* **Dataset entries**

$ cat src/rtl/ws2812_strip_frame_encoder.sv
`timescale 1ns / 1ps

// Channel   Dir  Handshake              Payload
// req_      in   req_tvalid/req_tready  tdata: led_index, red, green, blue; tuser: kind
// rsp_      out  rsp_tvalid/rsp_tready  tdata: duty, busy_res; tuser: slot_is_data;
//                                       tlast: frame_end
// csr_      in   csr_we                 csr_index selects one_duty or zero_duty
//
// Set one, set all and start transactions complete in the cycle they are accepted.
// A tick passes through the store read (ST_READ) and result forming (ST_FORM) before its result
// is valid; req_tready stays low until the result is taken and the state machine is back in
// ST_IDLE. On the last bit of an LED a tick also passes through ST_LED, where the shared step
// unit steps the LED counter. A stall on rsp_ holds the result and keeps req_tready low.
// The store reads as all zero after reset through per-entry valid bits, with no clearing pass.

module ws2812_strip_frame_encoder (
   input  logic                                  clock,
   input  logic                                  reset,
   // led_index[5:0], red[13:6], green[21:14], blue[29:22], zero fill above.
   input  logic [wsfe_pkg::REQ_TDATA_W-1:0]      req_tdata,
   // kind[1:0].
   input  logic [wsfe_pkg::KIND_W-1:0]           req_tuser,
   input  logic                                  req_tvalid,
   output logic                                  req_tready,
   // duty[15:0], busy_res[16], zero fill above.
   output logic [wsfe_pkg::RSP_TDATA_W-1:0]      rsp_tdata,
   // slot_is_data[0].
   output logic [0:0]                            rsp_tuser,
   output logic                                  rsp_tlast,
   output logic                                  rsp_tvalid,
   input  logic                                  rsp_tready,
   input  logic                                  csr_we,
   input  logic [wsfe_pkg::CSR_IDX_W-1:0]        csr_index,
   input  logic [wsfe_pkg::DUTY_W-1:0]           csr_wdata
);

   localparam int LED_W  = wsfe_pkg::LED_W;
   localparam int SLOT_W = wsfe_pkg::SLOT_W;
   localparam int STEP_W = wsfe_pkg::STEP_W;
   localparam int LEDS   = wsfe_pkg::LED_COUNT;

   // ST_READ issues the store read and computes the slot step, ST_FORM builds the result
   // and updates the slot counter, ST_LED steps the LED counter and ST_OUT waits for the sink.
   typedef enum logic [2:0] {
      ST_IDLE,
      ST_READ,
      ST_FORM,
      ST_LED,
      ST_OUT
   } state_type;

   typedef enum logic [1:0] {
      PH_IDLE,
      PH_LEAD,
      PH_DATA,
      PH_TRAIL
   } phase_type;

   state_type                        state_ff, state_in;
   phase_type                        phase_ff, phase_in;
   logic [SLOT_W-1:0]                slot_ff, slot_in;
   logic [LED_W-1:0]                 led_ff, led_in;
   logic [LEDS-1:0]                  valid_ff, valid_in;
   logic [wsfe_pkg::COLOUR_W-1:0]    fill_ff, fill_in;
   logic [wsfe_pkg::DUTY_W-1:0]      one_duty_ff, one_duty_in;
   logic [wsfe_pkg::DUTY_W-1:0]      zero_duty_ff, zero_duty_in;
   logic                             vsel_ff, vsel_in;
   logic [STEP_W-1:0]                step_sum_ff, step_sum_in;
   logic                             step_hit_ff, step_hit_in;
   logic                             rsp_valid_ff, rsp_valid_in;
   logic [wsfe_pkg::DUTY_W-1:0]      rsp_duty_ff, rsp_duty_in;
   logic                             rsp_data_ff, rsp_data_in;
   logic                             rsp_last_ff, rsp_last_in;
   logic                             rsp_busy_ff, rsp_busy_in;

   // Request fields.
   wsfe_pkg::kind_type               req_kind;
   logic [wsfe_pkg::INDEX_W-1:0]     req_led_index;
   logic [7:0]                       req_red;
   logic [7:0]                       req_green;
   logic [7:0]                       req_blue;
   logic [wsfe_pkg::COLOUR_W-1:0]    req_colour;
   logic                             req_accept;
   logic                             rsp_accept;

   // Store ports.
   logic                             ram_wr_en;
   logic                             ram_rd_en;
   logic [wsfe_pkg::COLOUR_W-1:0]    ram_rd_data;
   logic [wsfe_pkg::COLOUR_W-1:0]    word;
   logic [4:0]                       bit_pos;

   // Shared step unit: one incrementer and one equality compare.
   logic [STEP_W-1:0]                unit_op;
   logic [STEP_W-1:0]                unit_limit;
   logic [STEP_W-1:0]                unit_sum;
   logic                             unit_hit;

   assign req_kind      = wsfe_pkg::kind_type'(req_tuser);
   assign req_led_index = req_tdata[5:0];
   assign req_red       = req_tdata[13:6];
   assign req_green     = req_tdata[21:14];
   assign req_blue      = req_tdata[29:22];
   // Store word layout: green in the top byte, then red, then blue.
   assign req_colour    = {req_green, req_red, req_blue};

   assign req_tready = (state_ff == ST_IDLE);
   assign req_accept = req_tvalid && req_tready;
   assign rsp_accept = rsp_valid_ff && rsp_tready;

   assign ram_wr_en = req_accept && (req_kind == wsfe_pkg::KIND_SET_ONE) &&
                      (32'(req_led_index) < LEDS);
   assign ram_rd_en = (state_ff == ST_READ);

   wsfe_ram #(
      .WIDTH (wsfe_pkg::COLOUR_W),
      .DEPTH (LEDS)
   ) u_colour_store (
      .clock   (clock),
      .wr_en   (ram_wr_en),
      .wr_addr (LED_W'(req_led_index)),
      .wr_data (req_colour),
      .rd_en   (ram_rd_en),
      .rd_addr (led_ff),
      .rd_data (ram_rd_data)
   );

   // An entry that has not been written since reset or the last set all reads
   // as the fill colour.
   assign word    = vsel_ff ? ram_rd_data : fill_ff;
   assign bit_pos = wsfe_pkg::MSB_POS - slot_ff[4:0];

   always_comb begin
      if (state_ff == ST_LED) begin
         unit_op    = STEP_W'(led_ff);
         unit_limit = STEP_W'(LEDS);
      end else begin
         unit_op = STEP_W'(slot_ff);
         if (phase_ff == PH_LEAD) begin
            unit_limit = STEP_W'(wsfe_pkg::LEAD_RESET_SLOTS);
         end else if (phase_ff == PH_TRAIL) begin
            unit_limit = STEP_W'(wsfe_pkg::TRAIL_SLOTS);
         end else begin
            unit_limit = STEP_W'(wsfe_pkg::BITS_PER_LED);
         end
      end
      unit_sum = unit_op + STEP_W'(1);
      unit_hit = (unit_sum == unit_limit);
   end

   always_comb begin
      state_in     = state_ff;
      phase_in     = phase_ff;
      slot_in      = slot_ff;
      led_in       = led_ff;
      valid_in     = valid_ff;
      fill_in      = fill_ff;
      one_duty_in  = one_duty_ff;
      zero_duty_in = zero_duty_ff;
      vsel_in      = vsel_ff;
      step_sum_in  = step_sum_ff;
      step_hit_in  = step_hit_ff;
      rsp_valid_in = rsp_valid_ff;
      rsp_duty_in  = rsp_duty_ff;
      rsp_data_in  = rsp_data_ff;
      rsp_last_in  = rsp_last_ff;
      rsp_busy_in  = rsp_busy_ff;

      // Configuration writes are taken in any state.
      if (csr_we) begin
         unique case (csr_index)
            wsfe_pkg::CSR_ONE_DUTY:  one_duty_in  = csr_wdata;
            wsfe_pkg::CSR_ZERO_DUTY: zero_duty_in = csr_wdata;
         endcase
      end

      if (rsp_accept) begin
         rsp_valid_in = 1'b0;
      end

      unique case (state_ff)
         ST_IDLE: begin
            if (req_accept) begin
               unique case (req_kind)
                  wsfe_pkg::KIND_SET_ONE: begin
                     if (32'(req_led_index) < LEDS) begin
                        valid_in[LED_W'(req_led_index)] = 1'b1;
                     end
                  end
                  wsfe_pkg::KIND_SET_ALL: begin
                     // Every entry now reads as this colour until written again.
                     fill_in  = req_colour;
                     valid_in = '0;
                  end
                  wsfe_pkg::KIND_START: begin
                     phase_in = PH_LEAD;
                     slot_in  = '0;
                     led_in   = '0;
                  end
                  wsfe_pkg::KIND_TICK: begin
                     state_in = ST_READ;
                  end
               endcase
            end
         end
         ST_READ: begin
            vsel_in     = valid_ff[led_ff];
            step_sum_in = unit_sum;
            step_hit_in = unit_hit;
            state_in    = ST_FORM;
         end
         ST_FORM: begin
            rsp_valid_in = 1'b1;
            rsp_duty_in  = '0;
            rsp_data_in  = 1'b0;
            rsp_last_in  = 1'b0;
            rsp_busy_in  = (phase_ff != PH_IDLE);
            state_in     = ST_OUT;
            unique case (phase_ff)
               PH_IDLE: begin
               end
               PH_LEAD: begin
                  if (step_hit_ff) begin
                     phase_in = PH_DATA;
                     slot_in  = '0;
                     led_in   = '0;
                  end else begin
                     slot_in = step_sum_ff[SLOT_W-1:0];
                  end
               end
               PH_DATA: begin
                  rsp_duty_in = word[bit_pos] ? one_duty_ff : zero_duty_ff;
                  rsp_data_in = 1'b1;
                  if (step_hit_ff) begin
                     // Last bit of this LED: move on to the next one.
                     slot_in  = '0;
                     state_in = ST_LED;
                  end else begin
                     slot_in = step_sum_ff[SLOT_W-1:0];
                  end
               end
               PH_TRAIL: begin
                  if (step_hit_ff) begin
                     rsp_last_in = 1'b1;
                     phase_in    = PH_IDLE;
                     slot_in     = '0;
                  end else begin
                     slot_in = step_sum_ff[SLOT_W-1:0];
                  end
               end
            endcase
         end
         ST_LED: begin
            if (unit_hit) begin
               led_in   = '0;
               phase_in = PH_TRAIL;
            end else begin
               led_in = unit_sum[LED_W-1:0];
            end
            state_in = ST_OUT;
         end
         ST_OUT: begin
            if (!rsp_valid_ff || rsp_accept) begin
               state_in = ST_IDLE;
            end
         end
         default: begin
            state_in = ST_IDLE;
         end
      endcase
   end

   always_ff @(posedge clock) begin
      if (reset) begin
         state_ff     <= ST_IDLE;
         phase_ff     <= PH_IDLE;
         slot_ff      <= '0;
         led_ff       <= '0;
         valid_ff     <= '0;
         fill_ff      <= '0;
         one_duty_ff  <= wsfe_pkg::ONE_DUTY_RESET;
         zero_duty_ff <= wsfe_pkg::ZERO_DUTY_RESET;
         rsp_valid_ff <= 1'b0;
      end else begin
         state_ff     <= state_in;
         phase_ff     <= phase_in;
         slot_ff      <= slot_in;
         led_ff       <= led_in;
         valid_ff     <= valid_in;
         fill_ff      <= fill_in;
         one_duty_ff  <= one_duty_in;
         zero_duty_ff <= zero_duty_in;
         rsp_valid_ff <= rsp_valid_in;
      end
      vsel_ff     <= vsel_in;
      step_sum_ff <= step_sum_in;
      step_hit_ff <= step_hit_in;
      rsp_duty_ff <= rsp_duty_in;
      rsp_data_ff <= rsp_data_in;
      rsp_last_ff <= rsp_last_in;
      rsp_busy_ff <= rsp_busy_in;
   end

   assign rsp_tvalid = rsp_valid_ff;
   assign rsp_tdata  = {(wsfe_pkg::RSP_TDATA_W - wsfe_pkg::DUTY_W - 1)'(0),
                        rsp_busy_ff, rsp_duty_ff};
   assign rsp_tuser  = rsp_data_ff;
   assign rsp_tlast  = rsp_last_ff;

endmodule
--
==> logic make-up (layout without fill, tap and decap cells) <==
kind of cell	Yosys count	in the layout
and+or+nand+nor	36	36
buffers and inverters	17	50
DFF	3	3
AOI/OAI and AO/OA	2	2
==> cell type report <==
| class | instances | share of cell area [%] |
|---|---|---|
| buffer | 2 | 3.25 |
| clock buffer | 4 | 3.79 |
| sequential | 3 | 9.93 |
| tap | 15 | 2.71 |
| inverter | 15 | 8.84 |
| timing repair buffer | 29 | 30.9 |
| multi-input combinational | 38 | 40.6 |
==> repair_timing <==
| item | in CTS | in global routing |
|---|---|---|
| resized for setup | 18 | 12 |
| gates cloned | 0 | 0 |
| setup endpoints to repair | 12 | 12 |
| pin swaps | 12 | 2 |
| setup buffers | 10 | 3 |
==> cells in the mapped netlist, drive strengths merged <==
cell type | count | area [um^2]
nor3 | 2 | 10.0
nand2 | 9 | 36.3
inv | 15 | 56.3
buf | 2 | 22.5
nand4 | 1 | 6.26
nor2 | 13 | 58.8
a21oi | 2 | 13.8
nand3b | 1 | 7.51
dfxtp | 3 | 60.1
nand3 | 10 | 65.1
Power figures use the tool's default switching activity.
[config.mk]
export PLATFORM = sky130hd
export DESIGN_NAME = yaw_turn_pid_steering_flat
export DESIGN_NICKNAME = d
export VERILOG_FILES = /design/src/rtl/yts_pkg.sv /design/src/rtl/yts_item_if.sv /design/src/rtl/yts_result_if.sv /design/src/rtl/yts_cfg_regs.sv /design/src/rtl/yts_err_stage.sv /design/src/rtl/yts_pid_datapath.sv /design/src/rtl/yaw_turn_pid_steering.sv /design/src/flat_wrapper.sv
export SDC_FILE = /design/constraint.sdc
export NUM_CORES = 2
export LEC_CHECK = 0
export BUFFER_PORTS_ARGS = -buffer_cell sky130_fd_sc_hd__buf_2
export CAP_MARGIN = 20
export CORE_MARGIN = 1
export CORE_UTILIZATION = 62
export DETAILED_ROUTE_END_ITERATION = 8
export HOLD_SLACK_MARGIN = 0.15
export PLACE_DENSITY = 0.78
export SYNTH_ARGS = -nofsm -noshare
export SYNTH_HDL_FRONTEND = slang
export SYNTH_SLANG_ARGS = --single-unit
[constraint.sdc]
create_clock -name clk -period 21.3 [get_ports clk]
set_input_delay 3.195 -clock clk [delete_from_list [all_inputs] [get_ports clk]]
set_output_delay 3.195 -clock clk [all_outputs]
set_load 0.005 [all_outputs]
---
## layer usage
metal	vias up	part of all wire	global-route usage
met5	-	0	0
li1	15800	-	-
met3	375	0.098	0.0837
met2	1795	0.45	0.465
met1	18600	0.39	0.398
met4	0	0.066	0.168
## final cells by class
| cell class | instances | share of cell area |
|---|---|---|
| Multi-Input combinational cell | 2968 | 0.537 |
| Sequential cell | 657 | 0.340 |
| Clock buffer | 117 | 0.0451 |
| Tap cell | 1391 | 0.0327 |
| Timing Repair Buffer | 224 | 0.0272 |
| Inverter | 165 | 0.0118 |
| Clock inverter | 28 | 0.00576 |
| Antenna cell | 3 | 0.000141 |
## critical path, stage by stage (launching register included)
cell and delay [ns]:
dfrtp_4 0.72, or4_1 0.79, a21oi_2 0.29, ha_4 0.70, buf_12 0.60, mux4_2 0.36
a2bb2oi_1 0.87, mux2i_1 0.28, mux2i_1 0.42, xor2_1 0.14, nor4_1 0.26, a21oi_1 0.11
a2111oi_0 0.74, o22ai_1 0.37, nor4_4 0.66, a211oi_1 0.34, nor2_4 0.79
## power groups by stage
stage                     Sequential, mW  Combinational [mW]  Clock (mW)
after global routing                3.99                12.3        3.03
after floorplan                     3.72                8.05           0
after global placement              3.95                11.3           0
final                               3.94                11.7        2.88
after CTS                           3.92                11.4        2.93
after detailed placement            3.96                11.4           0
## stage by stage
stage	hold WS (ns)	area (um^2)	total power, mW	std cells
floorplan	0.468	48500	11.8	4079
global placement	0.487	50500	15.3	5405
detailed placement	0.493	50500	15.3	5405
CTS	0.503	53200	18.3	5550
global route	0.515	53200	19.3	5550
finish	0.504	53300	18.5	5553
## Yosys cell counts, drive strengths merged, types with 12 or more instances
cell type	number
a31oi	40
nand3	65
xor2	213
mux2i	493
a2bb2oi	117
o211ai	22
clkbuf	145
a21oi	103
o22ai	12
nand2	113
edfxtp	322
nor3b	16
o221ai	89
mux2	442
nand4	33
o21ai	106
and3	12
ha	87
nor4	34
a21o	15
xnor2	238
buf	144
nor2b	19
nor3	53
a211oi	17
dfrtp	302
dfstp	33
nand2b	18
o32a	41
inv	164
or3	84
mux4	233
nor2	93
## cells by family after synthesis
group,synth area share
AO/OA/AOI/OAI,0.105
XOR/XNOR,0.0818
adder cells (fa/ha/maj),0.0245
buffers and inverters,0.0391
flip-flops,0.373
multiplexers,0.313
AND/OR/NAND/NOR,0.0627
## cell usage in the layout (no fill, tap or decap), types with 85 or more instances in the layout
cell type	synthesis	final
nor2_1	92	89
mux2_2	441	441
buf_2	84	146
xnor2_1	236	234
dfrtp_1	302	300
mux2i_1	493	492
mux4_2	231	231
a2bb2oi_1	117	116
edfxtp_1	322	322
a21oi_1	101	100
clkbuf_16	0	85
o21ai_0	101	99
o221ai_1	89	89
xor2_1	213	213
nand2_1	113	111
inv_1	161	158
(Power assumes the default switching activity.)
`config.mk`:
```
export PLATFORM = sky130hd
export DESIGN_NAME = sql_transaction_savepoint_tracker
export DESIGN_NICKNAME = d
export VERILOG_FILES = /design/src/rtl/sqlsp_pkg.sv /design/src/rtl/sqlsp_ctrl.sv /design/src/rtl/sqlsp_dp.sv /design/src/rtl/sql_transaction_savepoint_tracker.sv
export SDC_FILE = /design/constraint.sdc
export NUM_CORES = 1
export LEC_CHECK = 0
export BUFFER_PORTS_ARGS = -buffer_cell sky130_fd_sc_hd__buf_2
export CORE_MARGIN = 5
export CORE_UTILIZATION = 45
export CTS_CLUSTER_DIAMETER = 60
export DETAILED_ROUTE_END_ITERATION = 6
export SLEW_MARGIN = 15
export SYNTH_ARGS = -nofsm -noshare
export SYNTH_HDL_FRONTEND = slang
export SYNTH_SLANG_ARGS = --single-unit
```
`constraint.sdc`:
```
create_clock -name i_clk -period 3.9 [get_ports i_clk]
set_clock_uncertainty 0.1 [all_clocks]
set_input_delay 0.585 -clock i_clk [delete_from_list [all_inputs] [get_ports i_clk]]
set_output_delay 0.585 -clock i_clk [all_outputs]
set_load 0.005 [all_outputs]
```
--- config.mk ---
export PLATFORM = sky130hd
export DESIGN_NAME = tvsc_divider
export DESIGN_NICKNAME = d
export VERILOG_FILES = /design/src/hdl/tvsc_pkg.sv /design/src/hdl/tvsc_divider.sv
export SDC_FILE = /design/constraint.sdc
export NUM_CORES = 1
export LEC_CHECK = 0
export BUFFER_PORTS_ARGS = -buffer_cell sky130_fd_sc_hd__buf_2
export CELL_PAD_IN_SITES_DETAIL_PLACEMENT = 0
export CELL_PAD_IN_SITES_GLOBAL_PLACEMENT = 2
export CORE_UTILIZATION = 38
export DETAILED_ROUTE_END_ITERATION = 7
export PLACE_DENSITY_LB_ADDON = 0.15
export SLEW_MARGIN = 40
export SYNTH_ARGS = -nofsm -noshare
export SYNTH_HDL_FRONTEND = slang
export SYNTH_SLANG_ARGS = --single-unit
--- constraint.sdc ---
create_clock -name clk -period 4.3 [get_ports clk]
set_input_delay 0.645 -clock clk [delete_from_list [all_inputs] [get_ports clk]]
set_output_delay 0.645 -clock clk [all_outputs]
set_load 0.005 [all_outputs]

* **REQUIREMENT**
Whenever a line above has the word "final" in it, copy that line.

* **EXPECTED ANSWER**
## final cells by class
final                               3.94                11.7        2.88
cell type	synthesis	final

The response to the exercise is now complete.